Teníamos que mover un montón de cajas. Para ello,
cogimos el carretillo de dos ruedas. De forma cómoda, entraban tres. Pero eso
suponía unos cuantos viajes...
Haciendo malabares, logramos subir seis cajas al
carretillo. La cosa iba sobre ruedas, hasta que llegamos a las escaleras. Había
que bajar cinco enormes peldaños.
Israel se puso delante, para frenar la posible caída;
yo empujaba desde atrás.
-¡Allá voy! -avisé.
¡Poing! Más o menos, salvamos el primer peldaño.
-El eje, lo importante es el eje -decía Israel,
mientras daba unos empujoncitos a las cajas que se habían descolocado- Si van
centradas, lo logramos.
Otro escalón, otro escalón...
-¡Hey, que se nos cae ésa! -avisé cuando llegábamos al
último peldaño.
-Nada, tú tira -me contestó Israel- Como tiene otra
caja encima, no va a poder caerse.
¡Lo logramos! Y, el resto de cajas, las llevamos...
¡de seis en seis!
Ahora, en la oración, el Señor me ha mostrado que así
es la Iglesia. A veces puede darnos la sensación de que se va a caer todo, a
veces llegan escalones y todo pierde un poco su lugar, pero, ¡lo importante es
el eje! Lo que da sentido a nuestra gran familia es que todos hemos sido
tocados por Jesucristo. Él es el centro, Él es quien asegura que llegaremos.
¿Y si nos descolocamos un poco? ¡Cristo cuenta con
ello!
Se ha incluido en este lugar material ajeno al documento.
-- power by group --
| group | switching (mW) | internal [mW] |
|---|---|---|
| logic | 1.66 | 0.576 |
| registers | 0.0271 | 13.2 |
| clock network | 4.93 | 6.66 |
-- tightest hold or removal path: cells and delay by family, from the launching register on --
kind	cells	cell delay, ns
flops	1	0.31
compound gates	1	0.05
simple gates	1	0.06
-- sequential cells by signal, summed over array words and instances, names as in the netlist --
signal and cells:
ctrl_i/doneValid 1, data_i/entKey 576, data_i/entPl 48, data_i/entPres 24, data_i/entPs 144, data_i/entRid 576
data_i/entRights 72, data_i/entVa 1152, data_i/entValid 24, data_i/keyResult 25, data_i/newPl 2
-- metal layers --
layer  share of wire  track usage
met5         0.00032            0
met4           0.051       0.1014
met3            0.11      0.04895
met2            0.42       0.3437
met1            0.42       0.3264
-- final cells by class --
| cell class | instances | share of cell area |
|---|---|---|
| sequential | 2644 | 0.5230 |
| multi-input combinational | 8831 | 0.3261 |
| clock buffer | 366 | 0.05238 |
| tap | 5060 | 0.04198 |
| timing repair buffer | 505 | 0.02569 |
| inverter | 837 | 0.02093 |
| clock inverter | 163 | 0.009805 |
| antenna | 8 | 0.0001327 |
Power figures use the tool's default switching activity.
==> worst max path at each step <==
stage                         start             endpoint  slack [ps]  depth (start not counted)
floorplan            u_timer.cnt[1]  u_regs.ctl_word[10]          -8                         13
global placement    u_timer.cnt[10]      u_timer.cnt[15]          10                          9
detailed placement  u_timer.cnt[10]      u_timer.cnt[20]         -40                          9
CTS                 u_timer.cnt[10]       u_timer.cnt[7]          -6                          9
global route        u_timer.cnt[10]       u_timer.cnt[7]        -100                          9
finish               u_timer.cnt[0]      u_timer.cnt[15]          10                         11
==> src/rtl/lcd_drv_pkg.sv <==
package lcd_drv_pkg;

    localparam int NUM_DIGITS = 3;
    localparam int SEG_W      = 7;
    localparam int BCD_W      = 4;

    typedef logic [SEG_W-1:0] seg_t;

    typedef struct packed {
        logic                  minus;
        logic                  half;
        seg_t [NUM_DIGITS-1:0] dig;
    } lit_t;

    // bit 0 = a ... bit 6 = g; out-of-range codes blank
    function automatic seg_t bcd_to_seg(input logic [BCD_W-1:0] code);
        seg_t s;
        case (code)
            4'd0:    s = 7'h3F;
            4'd1:    s = 7'h06;
            4'd2:    s = 7'h5B;
            4'd3:    s = 7'h4F;
            4'd4:    s = 7'h66;
            4'd5:    s = 7'h6D;
            4'd6:    s = 7'h7D;
            4'd7:    s = 7'h07;
            4'd8:    s = 7'h7F;
            4'd9:    s = 7'h6F;
            default: s = 7'h00;
        endcase
        return s;
    endfunction

endpackage

==> src/rtl/lcd_bp_gen.sv <==
module lcd_bp_gen #(
    parameter int HALF_PERIOD = 400
) (
    input  logic clk,
    input  logic rst,
    output logic bp
);
    localparam int CW = (HALF_PERIOD > 1) ? $clog2(HALF_PERIOD) : 1;
    localparam logic [CW-1:0] LAST = CW'(HALF_PERIOD - 1);

    logic [CW-1:0] cnt;

    always_ff @(posedge clk) begin
        if (rst) begin
            cnt <= '0;
            bp  <= 1'b0;
        end else if (cnt == LAST) begin
            cnt <= '0;
            bp  <= ~bp;
        end else begin
            cnt <= cnt + 1'b1;
        end
    end
endmodule

==> src/rtl/lcd_seg_latch.sv <==
module lcd_seg_latch
    import lcd_drv_pkg::*;
(
    input  logic                          clk,
    input  logic                          rst,
    input  logic                          latch,
    input  logic [NUM_DIGITS*BCD_W-1:0]   bcd_digits,
    input  logic                          half_digit,
    input  logic                          negative,
    output lit_t                          lit
);
    lit_t next_lit;

    generate
        for (genvar k = 0; k < NUM_DIGITS; k++) begin : g_dec
            assign next_lit.dig[k] = bcd_to_seg(bcd_digits[k*BCD_W +: BCD_W]);
        end
    endgenerate
    assign next_lit.half  = half_digit;
    assign next_lit.minus = negative;

    always_ff @(posedge clk) begin
        if (rst)        lit <= '0;
        else if (latch) lit <= next_lit;
    end
endmodule

==> src/rtl/lcd_seg_xor.sv <==
module lcd_seg_xor
    import lcd_drv_pkg::*;
(
    input  logic                        bp,
    input  lit_t                        lit,
    output logic [NUM_DIGITS*SEG_W-1:0] seg_digits,
    output logic                        seg_half,
    output logic                        seg_minus
);
    generate
        for (genvar k = 0; k < NUM_DIGITS; k++) begin : g_drv
            assign seg_digits[k*SEG_W +: SEG_W] = lit.dig[k] ^ {SEG_W{bp}};
        end
    endgenerate
    assign seg_half  = lit.half  ^ bp;
    assign seg_minus = lit.minus ^ bp;
endmodule

==> src/rtl/lcd_static_drive.sv <==
module lcd_static_drive
    import lcd_drv_pkg::*;
#(
    parameter int HALF_PERIOD = 400
) (
    input  logic                        clk,
    input  logic                        rst,
    input  logic                        latch,
    input  logic [NUM_DIGITS*BCD_W-1:0] bcd_digits,
    input  logic                        half_digit,
    input  logic                        negative,
    output logic                        backplane,
    output logic [NUM_DIGITS*SEG_W-1:0] seg_digits,
    output logic                        seg_half,
    output logic                        seg_minus
);
    lit_t lit;

    lcd_bp_gen #(.HALF_PERIOD(HALF_PERIOD)) u_bp (
        .clk (clk),
        .rst (rst),
        .bp  (backplane)
    );

    lcd_seg_latch u_latch (
        .clk        (clk),
        .rst        (rst),
        .latch      (latch),
        .bcd_digits (bcd_digits),
        .half_digit (half_digit),
        .negative   (negative),
        .lit        (lit)
    );

    lcd_seg_xor u_xor (
        .bp         (backplane),
        .lit        (lit),
        .seg_digits (seg_digits),
        .seg_half   (seg_half),
        .seg_minus  (seg_minus)
    );
endmodule

==> config.mk <==
export PLATFORM = sky130hd
export DESIGN_NAME = lcd_static_drive
export DESIGN_NICKNAME = d
export VERILOG_FILES = /design/src/rtl/lcd_drv_pkg.sv /design/src/rtl/lcd_bp_gen.sv /design/src/rtl/lcd_seg_latch.sv /design/src/rtl/lcd_seg_xor.sv /design/src/rtl/lcd_static_drive.sv
export SDC_FILE = /design/constraint.sdc
export NUM_CORES = 1
export LEC_CHECK = 0
export BUFFER_PORTS_ARGS = -buffer_cell sky130_fd_sc_hd__buf_2
export CAP_MARGIN = 0
export CORE_MARGIN = 3
export CORE_UTILIZATION = 45
export CTS_CLUSTER_SIZE = 25
export DETAILED_ROUTE_END_ITERATION = 10
export HOLD_SLACK_MARGIN = 0.08
export PLACE_DENSITY_LB_ADDON = 0.08
export SKIP_LAST_GASP = 1
export SYNTH_ARGS = -nofsm -noshare
export SYNTH_HDL_FRONTEND = slang
export SYNTH_SLANG_ARGS = --single-unit
==> constraint.sdc <==
create_clock -name clk -period 1.6 [get_ports clk]
set_input_delay 0.24 -clock clk [delete_from_list [all_inputs] [get_ports clk]]
set_output_delay 0.24 -clock clk [all_outputs]
set_load 0.03 [all_outputs]
Yosys cells after proc, flatten, opt, wreduce, memory -nomap -nowiden --
Memory sizes are Yosys's and may differ from the RTL's. A register that Yosys moved wholly into a read port is not among the register bits. Cells that the tools add are included.
Storage, ports and cells: bits in read-only memories 336, output and inout bits 24, logic and storage cells 16, flip-flop bits (word level) 12, bits of input ports 17, memories kept 3
Operators by class: $add $sub $neg 1, equal/unequal tests 1, bitwise operators 6, reduce and logical (&&, ||, !) cells 1
Memories:
- (no name shown) | depth 16, bits a word 7, rd ports 1, clocked after Yosys merged registers in 1, write ports 0, RTL line lcd_drv_pkg.sv:18 | case (code)
- (no name shown) | depth 16, bits a word 7, rd ports 1, clocked after Yosys merged registers in 1, write ports 0, RTL line lcd_drv_pkg.sv:18
- (no name shown) | depth 16, bits a word 7, rd ports 1, clocked after Yosys merged registers in 1, write ports 0, RTL line lcd_drv_pkg.sv:18
Operators by type and width (number):
- $xor 7x7->7 | 3
- $add 9x1->9 const B | 1
- $eq 9x9->1 const B | 1
- $reduce_or 2->1 | 1
- $xor 1x1->1 | 2
- $not 1->1 | 1

Depth between registers and ports, before layout --
Gate-level depths: netlist of run 1.
word-level depth 2, depth in mapped cells 5, gate-level depth less buffers 5

Modules after synthesis --
Synthesis of run 1 repeated with hierarchy kept, for this count alone.
Unflattened totals: cell total of the unflattened synthesis 227, area total of the unflattened synthesis 2010.7 µm²
By module, submodules not included:
- lcd_seg_latch | times used 1, sequential area each 460.4 µm², area an instance 1321.3 µm², cells each 153
- lcd_bp_gen | times used 1, sequential area each 200.2 µm², area an instance 436.7 µm², cells each 48
- lcd_seg_xor | times used 1, sequential area each 0.0 µm², area an instance 252.7 µm², cells each 26

Worst setup path after synthesis of run 1 --
No wires, ideal clock.
path type reg-to-output, from register u_bp.bp, to output seg_digits[0], arrival time 1.495 ns, data required time 1.360 ns, setup slack -0.135 ns, buffers on the path 2, cell stages (with the launch flop) 4, cells stage by stage dfxtp_1 buf_2 buf_2 xor2_1
On the way: longest elaborated chain between the ends 1
RTL lines:
- from (decl) | RTL line lcd_bp_gen.sv:6 | output logic bp
- from (signal assigned) | RTL line lcd_bp_gen.sv:19 | bp <= ~bp;
- $xor 7x7->7 | RTL line lcd_seg_xor.sv:12 | assign seg_digits[k*SEG_W +: SEG_W] = lit.dig[k] ^ {SEG_W{bp}};
- to (decl) | RTL line lcd_static_drive.sv:13 | output logic [NUM_DIGITS*SEG_W-1:0] seg_digits,
Every way passes these cells.

Final worst setup path of run 1 --
from register u_bp.bp, to output seg_digits[15]
The elaborated chain is that of the path after synthesis.

==> key figures, run 1 <==
Logic synthesis
  • Yosys warns: 0
  • Cell count after synthesis: 231
  • Async SR Flop Fraction: 0%
  • Synth cell types: 36
  • Synthesized area per cell: 8.99 um2
  • Post-synth EDFFs: 0
  • Syn nets: 267
  • #FFs+latches synth: 33
  • Top_reg_cell synth: dfxtp_1
  • Sequential share of the synthesized area: 31.8%
  • Synth Cell Area: 2080 um2

Floorplan
  • Core box area: 4410 um2
  • Die Wd: 73.9 um
  • Io pins: 41
  • Row cnt: 24
  • Die H: 73.9 um
  • Die Area: 5460 um2
  • Initial Util: 47.0%

Power and ir drop
  • Clock power frac: 33.1%
  • Net load switching power: 0.562 mW
  • Flop pwr share: 47.0%
  • Net Sw Frac: 29.2%
  • Pwr Total: 1.93 mW
  • LEAKAGE: 1.18 nW
  • Comb pwr share: 19.9%
  • Pwr/cell area: 802 nW/um2
  • Cell Int Power: 1.36 mW
  • VDD IR-drop max: 0.388 mV

Clock tree
  • CTS H-Tree Depth: 2
  • Clock latency on the worst-skew pair: 280 ps
  • Clock root buffer: clkbuf_8
  • # resized after CTS: 0
  • Number of setup buffers added after CTS: 0
  • CTS Sinks: 33
  • Cts hold-fix bufs: 0
  • TritonCTS clock tree: built
  • Clk buf depth: 2
  • Worst-path clk slew: 70 ps
  • Cts bufs inserted: 5

STA
  • Fin Setup TNS: 0 ps
  • Hold WS: 193 ps
  • Crit path time final: 1500 ps
  • Final worst path period share: 93.5%
  • Worst slew pin tran: 366 ps
  • RSZ-0062 raised after global routing: false
  • Skew final: 1.23 ps
  • Final Slew Violations: 0
  • Fmax: 669 MHz
  • Final worst setup slack: 104 ps
  • Final hold viol count: 0
  • # setup viols final: 0
  • Max-Slew Margin vs Limit: 75.6%

Detailed routing
  • Post-DRT Antenna Nets: 0
  • Via/cell ratio: 5.05
  • Via count: 1626
  • Final WL: 3.84 mm
  • 1st-iter DRT viols: 70
  • # DRC: 0
  • Pre-antenna DRT Iters: 4
  • Drt wl/cell: 11.9 um

Global routing
  • All-layer global routing usage: 15.2%
  • Vias in the first global route: 1527
  • Grt ovf: 0
  • Initial antenna violation count: 0
  • First-pass GRT wire length: 6.69 mm
  • Largest net degree at the start of global routing: 27

Worst setup path
  • RR Endpoint: u_bp.cnt[8]$_SDFF_PP0_
  • Setup crit start kind: register
  • FF-to-FF setup slack: 290 ps
  • WP buf/inv: 2
  • Critical Path End Type: primary output
  • Reg2reg start: u_bp.cnt[0]$_SDFF_PP0_
  • Worst EP arrival: 1260 ps
  • Worst EP required: 1360 ps
  • CP max FO: 26
  • Crit-path leading delay family: buffers and inverters
  • Crit Path Class: register to primary output
  • Critical path's slowest cell: dfxtp_1
  • Worst-path cell chain: buf_12 > xor2_1 > buf_2
  • Max stage delay on crit path: 360 ps
  • Reg2Reg Depth: 4

Min path
  • Hold path depth: 3
  • Hold-critical path endpoint: u_latch.lit[22]$_SDFFE_PP0P_
  • Hold/Removal Path Class: input pin to register
  • Min-Delay Startpoint: negative

Placed design
  • Final GP Congestion: 0.762
  • Cell area after placement: 2320 um2
  • Cells after DPL: 315
  • Dpl ws: 157 ps
  • PortBufs: 40
  • HPWL after DPL: 2.74 mm

Layout
  • Multi-input gate area: 1290 um2
  • Final Cell Area: 2400 um2
  • Share of layout cells above drive strength 1: 22.6%
  • Post-Route Utilization: 54.4%
  • Non-filler instance count after layout: 322
  • Most frequent cells in the layout: buf_2, dfxtp_1, nor2_1, xor2_1, nand2b_1
  • Area growth, synth to finish: 15.7%
  • Layout fillers: 424
  • Antenna cells: 0
  • Storage cell area: 661 um2
  • Fin nets: 306
  • Commonest non-fill, non-tap cell in the layout: buf_2

Outcome
  • Status: finished clean

Job
  • Max_cap viols: 0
Por eso ha puesto en tu camino al transportista, que puede darte un
empujoncito para recolocarte: es esa persona que, constantemente, te vuelve al Señor,
y te dice que Él es lo realmente importante.
Pero, en este viaje, ¡no vamos solos! ¡Somos un montón
de cajas! Y eso es lo maravilloso: el peso de unas, su fe firme, es sustento
para otras. La fe de unos te ha sostenido, y tu fe ha sido roca para otros.
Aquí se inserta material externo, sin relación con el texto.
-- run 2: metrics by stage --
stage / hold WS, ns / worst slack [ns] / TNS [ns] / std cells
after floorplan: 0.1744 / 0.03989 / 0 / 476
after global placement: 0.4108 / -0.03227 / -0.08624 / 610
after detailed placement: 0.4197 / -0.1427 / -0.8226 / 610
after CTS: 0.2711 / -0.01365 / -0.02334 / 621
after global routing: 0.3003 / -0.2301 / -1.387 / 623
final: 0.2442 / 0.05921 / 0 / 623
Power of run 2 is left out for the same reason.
`config.mk`:
```
export PLATFORM = sky130hd
export DESIGN_NAME = prio_frame_mux
export DESIGN_NICKNAME = d
export VERILOG_FILES = /design/src/rtl/prio_frame_mux.sv
export SDC_FILE = /design/constraint.sdc
export NUM_CORES = 2
export LEC_CHECK = 0
export BUFFER_PORTS_ARGS = -buffer_cell sky130_fd_sc_hd__clkbuf_2
export CELL_PAD_IN_SITES_DETAIL_PLACEMENT = 1
export CELL_PAD_IN_SITES_GLOBAL_PLACEMENT = 2
export CORE_MARGIN = 4
export CORE_UTILIZATION = 43
export CTS_CLUSTER_DIAMETER = 200
export CTS_CLUSTER_SIZE = 16
export DETAILED_ROUTE_END_ITERATION = 8
export PLACE_DENSITY = 0.81
export SLEW_MARGIN = 0
export SYNTH_ARGS = -nofsm -noshare
export SYNTH_HDL_FRONTEND = slang
export SYNTH_SLANG_ARGS = --single-unit
```
`constraint.sdc`:
```
create_clock -name clk -period 6.7 [get_ports clk]
set_input_delay 0.335 -clock clk [delete_from_list [all_inputs] [get_ports clk]]
set_output_delay 0.335 -clock clk [all_outputs]
set_load 0.03 [all_outputs]
```
`src/rtl/prio_frame_mux.sv`:
```
module prio_frame_mux #(
  parameter int NSRC  = 5,
  parameter int DW    = 32,
  parameter int DEPTH = 16,
  parameter int BURST = 4,
  parameter int THW   = 5,
  localparam int AW   = $clog2(DEPTH),
  localparam int BCW  = $clog2(BURST) + 1,
  localparam int IDW  = 3
) (
  input  logic                clk,
  input  logic                rst,
  input  logic [NSRC-1:0]     in_valid,
  input  logic [NSRC*DW-1:0]  in_data,
  input  logic [THW-1:0]      thresh,
  output logic                out_valid,
  input  logic                out_ready,
  output logic [DW-1:0]       out_data,
  output logic [NSRC-1:0]     overflow
);

  typedef enum logic [1:0] {S_IDLE, S_HDR, S_PAY} st_t;

  st_t            state;
  logic [IDW-1:0] sel;
  logic [BCW-1:0] beat;

  logic [DW-1:0]  mem [NSRC][DEPTH];
  logic [AW:0]    wp  [NSRC];
  logic [AW:0]    rp  [NSRC];
  logic [AW:0]    cnt [NSRC];
  logic [NSRC-1:0] full, elig, pop;

  for (genvar g = 0; g < NSRC; g++) begin : g_src
    assign cnt[g]  = wp[g] - rp[g];
    assign full[g] = cnt[g] == (AW+1)'(DEPTH);
    assign elig[g] = 32'(cnt[g]) > 32'(thresh);
    assign pop[g]  = (state == S_PAY) && (32'(sel) == g) && out_ready;

    always_ff @(posedge clk) begin
      if (in_valid[g] && !full[g])
        mem[g][wp[g][AW-1:0]] <= in_data[g*DW +: DW];
    end

    always_ff @(posedge clk) begin
      if (rst) begin
        wp[g]       <= '0;
        rp[g]       <= '0;
        overflow[g] <= 1'b0;
      end else begin
        if (in_valid[g]) begin
          if (full[g]) overflow[g] <= 1'b1;
          else         wp[g]       <= wp[g] + 1'b1;
        end
        if (pop[g]) rp[g] <= rp[g] + 1'b1;
      end
    end
  end

  logic [IDW-1:0] win;
  always_comb begin
    win = '0;
    for (int i = NSRC-1; i >= 0; i--)
      if (elig[i]) win = IDW'(i);
  end

  always_ff @(posedge clk) begin
    if (rst) begin
      state <= S_IDLE;
      sel   <= '0;
      beat  <= '0;
    end else begin
      case (state)
        S_IDLE: if (|elig) begin
          sel   <= win;
          state <= S_HDR;
        end
        S_HDR: if (out_ready) begin
          beat  <= '0;
          state <= S_PAY;
        end
        S_PAY: if (out_ready) begin
          beat <= beat + 1'b1;
          if (beat == BCW'(BURST-1)) state <= S_IDLE;
        end
        default: state <= S_IDLE;
      endcase
    end
  end

  logic [DW-1:0] hdr, head;
  assign hdr       = {8'hA5, 5'b0, sel, 16'(BURST)};
  assign head      = mem[sel][rp[sel][AW-1:0]];
  assign out_valid = state != S_IDLE;
  assign out_data  = (state == S_HDR) ? hdr : head;

endmodule


```
==> summary.md <==
| Metric | Value |
|---|---|
| Layout cell share with drive strength beyond 1 | `22.8%` |
| Worst-margin pin slew | `1.41 ns` |
| Hold wc startpoint | `in_data[52]` |
| Pins over their slew limit | `0` |
| Power Total | `around 44 mW` |
| Register-to-Register Setup Slack | `1.64 ns` |
| Multi-input gate area | `23800 sq um` |
| Fin crit share | `92.7%` |
| Setup crit end kind | `output port` |
| DRC viols | `0` |
| GPL Wtd Cong | `0.837` |
| EDFF count, synth | `~2600` |
| Routed WL per cell | `~42 microns` |
| Run status | `completed` |
| Root Buffer | `clkbuf_16` |
| Crit Reg-Reg Endpoint | `mem[4][324]` |
| Final setup violation count | `0` |
| RSZ-0062 raised after global routing | `no` |
| Final #Nets | `approximately 5700` |
| CP max stage cell | `nand2_1` |
| Worst path cell trace | `mux2i_1 -> nand2_1 -> nand2_4 -> nand2_1 -> a21oi_1 -> o41ai_1 -> o211ai_1 -> clkbuf_2` |
| Die H | `around 500 microns` |
| Setup_tns | `0 ns` |
| Clock Path Buffers | `3` |
| Worst-skew pair later-pin latency | `0.88 ns` |
| CTS tree | `yes` |
| Worst Path Arrival | `5.88 ns` |
| Initial antenna violation count | `33` |
| Crit-path most repeated cell | `nand2_1` |
| Die X | `between 400 and 500 microns` |
| Num ports | `211` |
| FF-to-FF path depth | `11` |
| Post-CTS Setup Bufs | `0` |
| Worst r2r src | `rp[4][1]` |
| Crit Path Class | `reg2out` |
| Worst Setup Start Kind | `register` |
| Min-delay worst type | `in2reg` |
| H-tree depth | `4` |
| Lkg Pwr | `36.0 nW` |
| Syn nets | `5310` |
| Netlist cell types | `67` |
| Peak supply drop | `0.287 mV` |
| F_max | `161 MHz` |
| Initial Util | `43.2%` |
| Hold path depth | `1` |
| Rows | `180` |
| Slowest stage delay, CP | `0.94 ns` |
| Sequential Area | `78700 sq um` |
| PD cells | `380 nW/um^2` |
| Drt pass-1 iters | `8` |
| Commonest non-fill, non-tap cells in the layout | `edfxtp_1 (2610), mux4_2 (591), nand2_1 (322)` |
| First-iteration detailed-routing DRC count | `9831` |
| P&R area growth vs syn | `10.7%` |
| Number of max-cap violations | `0` |
| Data required, critical path | `6.36 ns` |
| Ys Warns | `0` |
| Core area | `about 240000 sq um` |
| Post-CTS sizing | `0` |
| Fill cells | `~22000` |
| Die ar. | `250000 sq um` |
| Worst-path fanout max | `27` |
| Synthesized area | `104000 sq um` |
| Count of input and output buffers | `210` |
| Via Count | `57800` |
| Worst slew margin | `under 10%` |
| Clock skew after layout | `0.0486 ns` |
| Final ANT Viol Nets | `0` |
| Sequential-to-total area share from yosys stat | `75.7%` |
| Grt total ovfl | `0` |
| Syn avg cell area | `between 20 and 25 sq um` |
| Clock sink count | `approximately 2600` |
| Vias per inst | `roughly 6.7` |
| Final min period | `6.21 ns` |
| Clock buffer count from CTS | `182` |
| Final HPWL from detailed placement | `205000 microns` |
| Global-route wire length before repair | `around 500000 microns` |
| Largest net degree at the start of global routing | `around 130` |
| Syn Inst Count | `5060` |
| Yosys reg bits | `2626` |
| Post-Route WL | `about 370000 microns` |
| Number of global-route vias before repair | `between 50000 and 60000` |
| Post-synth top flop | `edfxtp_1` |
| FFs w/ async S/R, synth | `0%` |
| Gr usage total | `29.4%` |
| Commonest non-fill, non-tap cell in the layout | `edfxtp_1` |
| Hold Path End | `mem[1][52]` |
| Final Hold Violating Endpoints | `0` |
| Clk slew on worst S/H paths | `~0.09 ns` |
## critical path, delay by kind of cell (launching register included)
family / cells / cell delay (ns)
AOI/OAI and AO/OA: 3 / 1.40
DFF: 1 / 0.77
muxes: 1 / 0.78
and+or+nand+nor: 3 / 1.65
buffers and inverters: 1 / 0.36
## stage by stage
step | instance area (sq um) | hold slack [ns] | utilization [%] | worst slack [ns] | instances
floorplan | 104000 | 0.434 | - | 0.712 | 5060
global placement | 109000 | 0.454 | 45.2 | 1.48 | 8294
detailed placement | 109000 | 0.461 | 45.2 | 1.44 | 8294
CTS | 115000 | 0.000723 | 47.8 | 0.453 | 8664
global route | 115000 | 0.0252 | 47.8 | 0.492 | 8670
finish | 115000 | 0.0187 | 47.9 | 0.488 | 8681
## cells in the mapped netlist (8+ instances only)
library cell,count,share of area [%]
a211oi_1,89,0.64
a21o_1,12,0.087
a21oi_1,77,0.37
a221oi_1,9,0.076
a22oi_1,23,0.17
a31oi_1,29,0.17
a32oi_1,17,0.14
and2_1,67,0.40
and3_1,96,0.58
and4b_1,8,0.077
buf_1,15,0.054
buf_2,87,0.42
buf_4,21,0.15
buf_6,44,0.48
clkbuf_1,100,0.36
dfxtp_1,16,0.31
edfxtp_1,2610,75
ha_1,72,0.87
inv_1,51,0.18
mux2_2,24,0.26
mux2i_1,203,2.0
mux4_2,592,13
nand2_1,323,1.2
nand2b_1,15,0.090
nand3_1,40,0.19
nand4_1,18,0.11
nor2_1,106,0.38
nor2b_1,24,0.14
nor3_1,14,0.067
nor3b_1,12,0.087
o211ai_1,13,0.094
o21ai_0,61,0.29
o21ai_1,21,0.10
o221ai_1,9,0.076
o22ai_1,15,0.090
xnor2_1,27,0.23
xor2_1,21,0.18
## flip-flops by register name, indices dropped and copies added (netlist names), named ones only
signal / count
state: 2
wp: 25
mem: 2560
rp: 25
overflow: 5
beat: 3
sel: 3
## cell type report
| class | count | area share (%) |
|---|---|---|
| sequential | 2626 | 68.4 |
| multi-input combinational | 2115 | 20.7 |
| clock buffer | 216 | 4.16 |
| tap | 3185 | 3.46 |
| timing repair buffer | 460 | 2.97 |
| inverter | 51 | 0.173 |
| clock inverter | 11 | 0.110 |
| antenna | 17 | 0.0370 |
## where the power goes
group          switching (mW)  internal (mW)
logic                    9.05           5.39
clock network            5.46           5.01
registers               0.310           18.5
## what timing repair did
action,in CTS,in global routing
hold endpoints to repair,2044,0
hold buffers,143,0
setup endpoints to repair,0,0
## worst max-delay path by stage
stage               startpoint           end  depth (start not counted)
finish                register  out_data[23]                          8
global route          register  out_data[15]                          8
global placement      register  out_data[15]                          9
detailed placement    register  out_data[13]                          9
CTS                   register   out_data[5]                          8
floorplan             wp[3][0]   mem[3][384]                         11
## logic make-up (layout without fill, tap and decap cells)
kind of cell             Yosys count  count (layout)  share of synthesized area, %
XOR/XNOR                          48              48                         0.404
flip-flops                      2626            2626                          75.7
AO/OA/AOI/OAI                    409             409                          2.63
AND/OR/NAND/NOR                  760             760                          3.56
adder cells (fa/ha/maj)           77              77                         0.963
buffers and inverters            319             738                          1.66
multiplexers                     821             821                          15.1
other                              0              17                             0
## layer usage
layer | part of all wire (%) | global-route usage [%] | wire length (microns) | vias up
met5 | 0.034 | 0 | 124 | -
met4 | 6.0 | 15.4 | 22100 | 14
met3 | 12 | 7.89 | 45100 | 973
met2 | 47 | 45.7 | 172000 | 4708
met1 | 35 | 38.1 | 129000 | 30700
li1 | - | - | - | 21400
Power figures use the tool's default switching activity.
Así de bien colocados, ¡da gusto viajar, aunque haya
escalones!
Hoy el reto del amor es dar las gracias a tu
transportista, a esa persona que te vuelve al Señor. Dale gracias por su
atención, por su tiempo. Ora por él o ella, para que siempre tenga sus ojos
fijos en Cristo... ¡y ora también por las cajas que te acompañan, las que te
sostienen y a las que tú sostienes! ¡Feliz día!